So you can immediately surmise that we’ll–at the very least–be able to adjust speaker volume, zoom in and out, undo and redo, change screen brightness and scroll windows.
But I think it will be much more. It will depend on the creativity of application developers to some extent, as well as the flexibility of the device’s customization settings.
This page: Meet Surface Dial with Surface Studio shows how to pair it with your PC and shows off some of the capabilities. Here’s the short video from that page:
The new peripheral device is being marketed closely with the Surface Studio, but the Dial does not have to be used with a Surface Studio. Nevertheless, the Surface Studio is an intriguing, expensive new device which is nice to salivate over:
https://www.youtube.com/watch?v=BzMLA8YIgG0
There are several rumors that have, erm, surfaced regarding the inspiration for the Surface Dial:
- Panos Panay was at a Seattle Thunderbirds game and a wicked slapshot just cleared the plexiglass and took out a fan who was wearing an iPad t-shirt.
- Surface team members were grabbing a quick bite to eat at Wolfgang Puck’s in SeaTac airport on the way to a business meeting…
- Lots of BMW drivers with iDrive work in Redmond.

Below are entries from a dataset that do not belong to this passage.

File: src/rtl/hight_key_sched_if.sv
// Handshake and key bus between the HIGHT key schedule and its round-function consumer.
interface hight_key_sched_if;
  logic         start;
  logic         ed;
  logic [127:0] MK;
  logic         adv;
  logic         busy;
  logic         sk_valid;
  logic [4:0]   rnd;
  logic [7:0]   SKx0;
  logic [7:0]   SKx1;
  logic [7:0]   SKx2;
  logic [7:0]   SKx3;
  logic [7:0]   WK0_4;
  logic [7:0]   WK1_5;
  logic [7:0]   WK2_6;
  logic [7:0]   WK3_7;
  logic         done;

  modport master (
    output start, ed, MK, adv,
    input  busy, sk_valid, rnd, SKx0, SKx1, SKx2, SKx3,
           WK0_4, WK1_5, WK2_6, WK3_7, done
  );

  modport slave (
    input  start, ed, MK, adv,
    output busy, sk_valid, rnd, SKx0, SKx1, SKx2, SKx3,
           WK0_4, WK1_5, WK2_6, WK3_7, done
  );
endinterface

File: src/rtl/hight_key_sched.sv
// HIGHT key schedule: expands 128 subkeys in 32 cycles, then streams 4 per round; first set 33 cycles after start.
// The consumer paces the stream with adv; without adv every output holds.
module hight_key_sched #(
  parameter int         NRND   = 32,
  parameter logic [7:0] DELTA0 = 8'h5A
) (
  input logic              clk,
  input logic              reset,
  hight_key_sched_if.slave kif
);
  localparam logic [4:0] LAST = 5'(NRND - 1);

  typedef enum logic [1:0] {IDLE, GEN, RUN, FIN} state_t;

  state_t       state, state_nxt;
  logic [127:0] mk_q;
  logic         ed_q;
  logic [6:0]   lfsr, lfsr_nxt;
  logic [4:0]   gen_cnt, rnd_q, rd_idx;
  logic [31:0]  sk_mem [NRND];
  logic [31:0]  gen_word, rd_word, wk_fwd, wk_rev;
  logic [6:0]   d;
  logic [2:0]   jm;
  logic [3:0]   b;
  logic         show, wk_init;

  function automatic logic [6:0] lfsr_step(input logic [6:0] v);
    return {v[3] ^ v[0], v[6:1]};
  endfunction

  always_ff @(posedge clk or negedge reset) begin
    if (!reset) state <= IDLE;
    else        state <= state_nxt;
  end

  always_comb begin
    state_nxt = state;
    case (state)
      IDLE:    if (kif.start) state_nxt = GEN;
      GEN:     if (gen_cnt == LAST) state_nxt = RUN;
      RUN:     if (kif.adv && rnd_q == LAST) state_nxt = FIN;
      FIN:     state_nxt = IDLE;
      default: state_nxt = IDLE;
    endcase
  end

  always_comb begin
    kif.busy     = (state != IDLE);
    kif.sk_valid = (state == RUN);
    kif.done     = (state == FIN);
    show         = (state == RUN) || (state == FIN);
    wk_init      = (state == GEN) || (state == RUN);
  end

  // Cycle c covers SK[4c..4c+3]: bit1 of c picks the upper key half, bit0 the j offset.
  always_comb begin
    gen_word = '0;
    d        = lfsr;
    jm       = '0;
    b        = '0;
    for (int t = 0; t < 4; t++) begin
      jm = 3'({gen_cnt[0], 2'(t)} - gen_cnt[4:2]);
      b  = {gen_cnt[1], jm};
      gen_word[8*t +: 8] = mk_q[{b, 3'b000} +: 8] + {1'b0, d};
      d  = lfsr_step(d);
    end
    lfsr_nxt = d;
  end

  always_ff @(posedge clk or negedge reset) begin
    if (!reset) begin
      mk_q    <= '0;
      ed_q    <= 1'b0;
      lfsr    <= '0;
      gen_cnt <= '0;
      rnd_q   <= '0;
    end else begin
      case (state)
        IDLE: if (kif.start) begin
          mk_q    <= kif.MK;
          ed_q    <= kif.ed;
          lfsr    <= DELTA0[6:0];
          gen_cnt <= '0;
          rnd_q   <= '0;
        end
        GEN: begin
          lfsr    <= lfsr_nxt;
          gen_cnt <= gen_cnt + 5'd1;
        end
        RUN: if (kif.adv && rnd_q != LAST) rnd_q <= rnd_q + 5'd1;
        default: ;
      endcase
    end
  end

  always_ff @(posedge clk) begin
    if (state == GEN) sk_mem[gen_cnt] <= gen_word;
  end

  // Decryption walks the buffer backwards and reverses the order within each set.
  assign rd_idx   = ed_q ? rnd_q : LAST - rnd_q;
  assign rd_word  = sk_mem[rd_idx];
  assign kif.rnd  = rnd_q;
  assign kif.SKx0 = !show ? 8'h00 : (ed_q ? rd_word[7:0]   : rd_word[31:24]);
  assign kif.SKx1 = !show ? 8'h00 : (ed_q ? rd_word[15:8]  : rd_word[23:16]);
  assign kif.SKx2 = !show ? 8'h00 : (ed_q ? rd_word[23:16] : rd_word[15:8]);
  assign kif.SKx3 = !show ? 8'h00 : (ed_q ? rd_word[31:24] : rd_word[7:0]);

  assign wk_fwd = {mk_q[103:96], mk_q[111:104], mk_q[119:112], mk_q[127:120]};
  assign wk_rev = {mk_q[7:0], mk_q[15:8], mk_q[23:16], mk_q[31:24]};
  assign {kif.WK0_4, kif.WK1_5, kif.WK2_6, kif.WK3_7} = (wk_init == ed_q) ? wk_fwd : wk_rev;
endmodule

File: src/flat_wrapper.sv
// flat-port wrapper written by rule: the top's interface ports become plain ports
module hight_key_sched_flat 
#(
  parameter int         NRND   = 32,
  parameter logic [7:0] DELTA0 = 8'h5A
)
  (clk, reset, kif_start, kif_ed, kif_MK, kif_adv, kif_busy, kif_sk_valid, kif_rnd, kif_SKx0, kif_SKx1, kif_SKx2, kif_SKx3, kif_WK0_4, kif_WK1_5, kif_WK2_6, kif_WK3_7, kif_done);
  hight_key_sched_if kif_i ();
  input logic clk;
  input logic reset;
  input wire logic [$bits(kif_i.start)-1:0] kif_start;
  input wire logic [$bits(kif_i.ed)-1:0] kif_ed;
  input wire logic [$bits(kif_i.MK)-1:0] kif_MK;
  input wire logic [$bits(kif_i.adv)-1:0] kif_adv;
  output wire logic [$bits(kif_i.busy)-1:0] kif_busy;
  output wire logic [$bits(kif_i.sk_valid)-1:0] kif_sk_valid;
  output wire logic [$bits(kif_i.rnd)-1:0] kif_rnd;
  output wire logic [$bits(kif_i.SKx0)-1:0] kif_SKx0;
  output wire logic [$bits(kif_i.SKx1)-1:0] kif_SKx1;
  output wire logic [$bits(kif_i.SKx2)-1:0] kif_SKx2;
  output wire logic [$bits(kif_i.SKx3)-1:0] kif_SKx3;
  output wire logic [$bits(kif_i.WK0_4)-1:0] kif_WK0_4;
  output wire logic [$bits(kif_i.WK1_5)-1:0] kif_WK1_5;
  output wire logic [$bits(kif_i.WK2_6)-1:0] kif_WK2_6;
  output wire logic [$bits(kif_i.WK3_7)-1:0] kif_WK3_7;
  output wire logic [$bits(kif_i.done)-1:0] kif_done;
  assign kif_i.start = kif_start;
  assign kif_i.ed = kif_ed;
  assign kif_i.MK = kif_MK;
  assign kif_i.adv = kif_adv;
  assign kif_busy = kif_i.busy;
  assign kif_sk_valid = kif_i.sk_valid;
  assign kif_rnd = kif_i.rnd;
  assign kif_SKx0 = kif_i.SKx0;
  assign kif_SKx1 = kif_i.SKx1;
  assign kif_SKx2 = kif_i.SKx2;
  assign kif_SKx3 = kif_i.SKx3;
  assign kif_WK0_4 = kif_i.WK0_4;
  assign kif_WK1_5 = kif_i.WK1_5;
  assign kif_WK2_6 = kif_i.WK2_6;
  assign kif_WK3_7 = kif_i.WK3_7;
  assign kif_done = kif_i.done;
  hight_key_sched #(.NRND(NRND), .DELTA0(DELTA0)) u_core (.clk(clk), .reset(reset), .kif(kif_i));
endmodule
File: config.mk
export PLATFORM = sky130hd
export DESIGN_NAME = hight_key_sched_flat
export DESIGN_NICKNAME = d
export VERILOG_FILES = /design/src/rtl/hight_key_sched_if.sv /design/src/rtl/hight_key_sched.sv /design/src/flat_wrapper.sv
export SDC_FILE = /design/constraint.sdc
export NUM_CORES = 2
export LEC_CHECK = 0
export CORE_MARGIN = 1.5
export CORE_UTILIZATION = 52
export CTS_CLUSTER_DIAMETER = 60
export DETAILED_ROUTE_END_ITERATION = 10
export PLACE_DENSITY = 0.7
export SYNTH_ARGS = -nofsm -noshare
export SYNTH_HDL_FRONTEND = slang
export SYNTH_SLANG_ARGS = --single-unit
File: constraint.sdc
create_clock -name clk -period 7.2 [get_ports clk]
set_input_delay 2.16 -clock clk [delete_from_list [all_inputs] [get_ports clk]]
set_output_delay 2.16 -clock clk [all_outputs]
set_load 0.05 [all_outputs]
### After elaboration in Yosys (flattened, before gate mapping)

Memories as Yosys holds them, arrays and structs flattened.
Index checks and enable logic that the tools add are counted.

* register bits: 148
* RAM bits: 1024
* output and inout bits: 72
* memories: 1

* $add $sub $neg: 11
* equality and inequality tests: 11
* shifts and indexed selects: 4
* multiplexer cells: 22
* bitwise operators: 4
* reductions and logical operators: 12

Memories
* u_core.sk_mem: depth 32, width 32, rd ports 1, clocked after memory_dff 0, wr ports 1, line hight_key_sched.sv:20 `logic [31:0] sk_mem [NRND];`

Operator list (number)
* 128-bit by 8-bit indexed part select with 8-bit output: 4
* 8-bit 2-to-1 mux: 8
* 8-bit by 7-bit adder with 8-bit output: 4
* 32-bit 2-to-1 mux: 1
* 5-bit case mux with 2 select lines: 2
* 5-bit 2-to-1 mux: 3
* 7-bit case mux with 2 select lines: 1
* 3-bit subtractor: 4
* 5-bit by 1-bit adder with 5-bit output (second input constant): 2
* 5-bit equality test (second input constant): 2
* 2-bit case mux with 4 select lines: 1
* 7-bit 2-to-1 mux: 1
* 2-bit 2-to-1 mux: 3
* 2-bit by 1-bit inequality test with 1-bit output (second input constant): 3
* 3-bit AND reduction: 2
* 2-bit nonzero test: 3
* 5-bit inequality test (second input constant): 1
* 5-bit subtractor (first input constant): 1
* 2-bit equality test (second input constant): 2
* 2-bit AND reduction: 2
* 1-bit XOR: 4
* 2-bit by 1-bit equality test with 1-bit output (second input constant): 1
* 1-bit logical AND: 2
* 2-bit zero test: 1
* 4 further kinds: 6

### Depth between registers and ports, before layout

An unclocked memory read counts as a cell.

* depth after elaboration: 5
* depth in mapped cells: 18
* mapped depth without buffers: 15

### Worst setup path before layout

Ideal clock, no wire load.

* path type: flip-flop to output port
* start point: register u_core.rnd_q[1] (netlist: u_core.kif.rnd[1])
* end point: output kif_SKx0[0]
* data arrival time: 2.942 ns
* required time: 5.040 ns
* slack: 2.098 ns
* cell stages (with the launch flop): 10
* path buffers: 4
* cells stage by stage: dfrtp_1 buf_2 buf_2 buf_2 buf_1 mux4_2 o211ai_1 o21ai_1 or3_1 a22o_1

* word-level cells in the longest chain between the ends: 5

RTL lines
* from (decl): line hight_key_sched.sv:19 `logic [4:0] gen_cnt, rnd_q, rd_idx;`
* from (signal assigned): line hight_key_sched.sv:90 `RUN: if (kif.adv && rnd_q != LAST) rnd_q <= rnd_q + 5'd1;`
* 5-bit subtractor: line hight_key_sched.sv:101 `assign rd_idx = ed_q ? rnd_q : LAST - rnd_q;`
* 5-bit 2-to-1 mux *: line hight_key_sched.sv:101
* memory read 32 x 32 bit *
* 8-bit 2-to-1 mux * (2 in series): line hight_key_sched.sv:104 `assign kif.SKx0 = !show ? 8'h00 : (ed_q ? rd_word[7:0] : rd_word[31:24]);`
* to (decl): line flat_wrapper.sv:18 `output wire logic [$bits(kif_i.SKx0)-1:0] kif_SKx0;`

Mark *: on every way between the ends. The rest lies on a longest branch, timed or not.

### Final worst setup path

* start point: register u_core.rnd_q[2] (netlist: u_core.kif.rnd[2])
* end point: output kif_SKx2[0]

* word-level cells in the longest chain between the ends: 5

RTL lines
* 5-bit subtractor: line hight_key_sched.sv:101
* 5-bit 2-to-1 mux *: line hight_key_sched.sv:101
* memory read 32 x 32 bit *
* 8-bit 2-to-1 mux * (2 in series): line hight_key_sched.sv:106 `assign kif.SKx2 = !show ? 8'h00 : (ed_q ? rd_word[23:16] : rd_word[15:8]);`
* to (decl): line flat_wrapper.sv:20 `output wire logic [$bits(kif_i.SKx2)-1:0] kif_SKx2;`

Marks and branches as above.

==> key figures <==
Outcome
  • Status: completed

Cells and area
  • Layout cell share with drive strength beyond 1: 33.3%
  • Layout Utilization: 59.9%
  • # fillers: 8,094
  • Final Net Count: 3,764
  • Post-route cell area: 0.0665 mm²
  • Area growth from synthesis to layout: 14.0%

Setup path
  • Crit path DAT: 4.70 ns
  • Crit Path Category: register to primary output
  • Req. time, crit path: 5.04 ns
  • Worst setup SP type: register
  • R2R Setup Slk: 1.61 ns
  • R2R depth: 12
  • RR Startpoint: u_core.gen_cnt[3]
  • Worst setup path start: u_core.kif.rnd[2]
  • R2r endpoint: u_core.sk_mem[3][4]
  • Cell Chain, Critical Path: or2_4, buf_4, nor2_1, nor4_1, or3_1, a22o_1, clkdlybuf4s50_1
  • Levels on crit path: 7
  • Critical path capture point: kif_SKx2[0]
  • CP bufs+invs: 2
  • Critical-path top delay cell: clkdlybuf4s50_1
  • Crit path capture type: primary output
  • Critical path peak fanout: 25
  • Max incr delay on CP: 0.81 ns
  • Largest delay contributor family on the critical path: simple AND/OR/NAND/NOR gates

CTS
  • CTS Buf Count: 120
  • Resized cells post-CTS: 0
  • # Post-CTS Setup Buffers: 0
  • Hold-fix buffers, CTS: 0
  • Clk_lat worst skew: 0.73 ns
  • Root Driver: clkbuf_16
  • CTS tree: yes
  • Clock Path Buffers: 3
  • CTS sink cnt: 1,172
  • CTS clk-pin slew, worst paths: 0.06 ns
  • Htree depth: 3

Placement
  • GPL Wtd Cong: 0.826
  • # port buffers: 204
  • HPWL after DPL: 97,300 µm
  • Post-DP Area: 0.0626 mm²

Routing
  • DRT iter0 DRCs: 4,262
  • Vias per cell: 6.94
  • Avg WL per Cell: 31.2 µm
  • DRT antenna net count: 0
  • Vias after detailed routing: 35,857
  • Routed wire length: 161,000 µm
  • DRC: 0
  • TritonRoute pass-1 iters: 6

Worst hold path
  • Hold crit path type: register to register
  • Worst Min Path Start: u_core.mk_q[77]

Timing
  • Worst Tran Pin Value: 1.24 ns
  • Final hold slack: 0.566 ns
  • Top achievable clock speed: 146 MHz
  • Hold Vio Cnt, Final: 0
  • Slew HR: 17.4%
  • Slew Limit Fails: 0
  • Final clock skew: 0.0395 ns
  • Fin Setup TNS: 0 ns
  • RSZ-0062 raised after global routing: false
  • Final period util: 95.3%
  • Final min period: 6.86 ns
  • Final setup viols: 0

Yosys
  • Top FF cell, synth: edfxtp_1
  • Ys async rst share: 12.6%
  • Mapped Nets: 3,591
  • Cells after Synth: 3,411
  • Register bit total from synthesis: 1,172
  • Yosys warning total: 0
  • Cell Area, Synth: 0.0583 mm²
  • Number of synthesized flops with an enable pin: 1,024
  • Synth top area cells: edfxtp_1 (53%), mux4_2 (19%), mux2_2 (6.8%)
  • Post-synth top area share: 52.7%
  • Avg Cell Area, Syn: 17.1 µm²
  • Library cells used by synthesis: 59
  • Sequential fraction of the synthesis area: 59.1%
  • Synth area leader: edfxtp_1

Global route
  • GR Util All Layers: 28.4%
  • Largest net degree at the start of global routing: 119
  • Grt ovf: 0
  • First-pass GRT wire length: 237,000 µm
  • Initial antenna violation count: 3
  • Vias in the first global route: 35,751

Floorplan
  • Core area: 0.111 mm²
  • IO Pins: 205
  • Die outline width: 338 µm
  • Die H: 338 µm
  • Die area: 0.114 mm²
  • Core Rows: 122
  • Initial Utilization: 52.6%

Flow run
  • Max-Cap Viols: 0
==> how the worst min path moves through the flow <==
stage,depth (start not counted),to
2_1_floorplan,1,u_core.mk_q[77]
3_3_place_gp,1,u_core.mk_q[77]
3_5_place_dp,1,u_core.mk_q[77]
4_1_cts,1,u_core.mk_q[77]
5_1_grt,1,u_core.mk_q[77]
6_report,1,u_core.mk_q[77]
==> through the flow <==
step | instances | worst slack, ns
6_report | 5164 | 0.337
4_1_cts | 5163 | 0.289
2_1_floorplan | 3411 | 2.10
5_1_grt | 5163 | 0.165
3_3_place_gp | 4950 | 1.14
3_5_place_dp | 4950 | 1.07
==> sequential cells by signal (all words and copies together) (netlist names) <==
| name | count |
|---|---|
| u_core.mk_q | 128 |
| u_core.lfsr | 7 |
| u_core.state | 2 |
| u_core.kif.rnd | 5 |
| u_core.sk_mem | 1024 |
| u_core.ed_q | 1 |
| u_core.gen_cnt | 5 |
==> cell type report <==
cell class | instances | area, µm² | area share, %
timing repair buffer | 323 | 3190 | 4.79
clock inverter | 61 | 662 | 0.995
antenna | 1 | 2.50 | 0.00376
clock buffer | 152 | 3260 | 4.90
multi-input combinational | 1935 | 23000 | 34.5
sequential | 1172 | 34500 | 51.8
tap | 1488 | 1860 | 2.80
inverter | 32 | 120 | 0.181
==> cell families after synthesis <==
logic type,share of synthesized area (%)
DFF,59.1
muxes,27.9
AOI/OAI and AO/OA,5.39
and+or+nand+nor,3.62
buffers and inverters,2.49
adders and majority gates,1.06
xor gates and xnor gates,0.487
==> cells in the mapped netlist (20+ instances only) <==
library cell / instances
edfxtp_1: 1024
mux4_2: 497
mux2_2: 354
o22ai_1: 228
nor2_1: 163
dfrtp_1: 148
clkbuf_1: 124
mux2i_1: 109
buf_2: 78
a22oi_1: 65
nor4_1: 64
nand2_1: 61
ha_1: 43
a22o_1: 36
buf_1: 36
o21ai_0: 36
or3_1: 34
o211ai_1: 33
or4_1: 31
inv_1: 30
o21ai_1: 30
xnor2_1: 20
==> layer usage <==
| metal | wire length, µm | vias to the layer above | global-route usage [%] |
|---|---|---|---|
| met1 | 62100 | 18808 | 38.8 |
| met2 | 77200 | 2072 | 45.3 |
| li1 | - | 14650 | - |
| met4 | 6460 | 2 | 11.5 |
| met3 | 15300 | 325 | 5.27 |
| met5 | 17 | - | 0 |
==> placed cells by master (no fill, tap or decap), drive strengths merged, types with 5 or more instances in the layout <==
cell type	n
edfxtp	1024
mux4	497
mux2	354
o22ai	228
clkdlybuf4s50	203
nor2	163
clkbuf	152
dfrtp	148
buf	120
mux2i	109
o21ai	66
a22oi	65
nor4	64
nand2	61
ha	43
inv	41
clkinv	38
a22o	36
or3	34
o211ai	33
or4	31
xnor2	22
a21oi	18
nand3	15
nor2b	11
bufinv	10
and3	7
nor3	7
a21boi	6
nand2b	6
and2	6
xor2	6
a21o	5
nand4	5
nor3b	5
Power is left out: the tool's default activity adds up to more than one toggle a clock period on the data nets, which glitch-free logic cannot reach.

- Old School CAD operators were touring the Microsoft Plant and couldn’t stop commenting on the lack of puck controllers and dial pads.
- Nostalgia for Atari paddle controllers down in the Surface Design bunker finally reached the boiling point:
Kidding aside, Microsoft has come up with some pretty slick-looking user interfaces that work with the dial. While you could probably do everything the Dial does with a mouse or stylus, I see several advantages to having something like a dial controller:
- You don’t need to use up more ribbon or toolbar space in your application’s user interface.
- You can keep your dominant hand and your attention focused on the mouse or pen. You don’t have to move away from whatever you are manipulating in order to change some options. Your creative flow can remain unbroken.
- You have a finer granularity in adjusting settings that traditionally use slider bar controls. Sometimes sliders can be frustrating to use: they jump in increments that are too coarse, or they are too small on screen to use comfortably. I can imagine leisurely turning the dial to be a satisfying experience.
I don’t have a Surface Dial yet, I am curious if it will help with a dilemma that I occasionally face. The scenario is that I am drawing on the detached screen of my Surface, or on my flipped-flat ThinkPad Yoga X1. In either case, the keyboard is no longer available, and I find that I miss it for various commands, shortcuts, and (lengthy) text input. Yes it is possible to go grab the Bluetooth keyboard out of the box, but maybe something like the Surface Dial will provide access to enough extra functionality that the keyboard won’t be missed.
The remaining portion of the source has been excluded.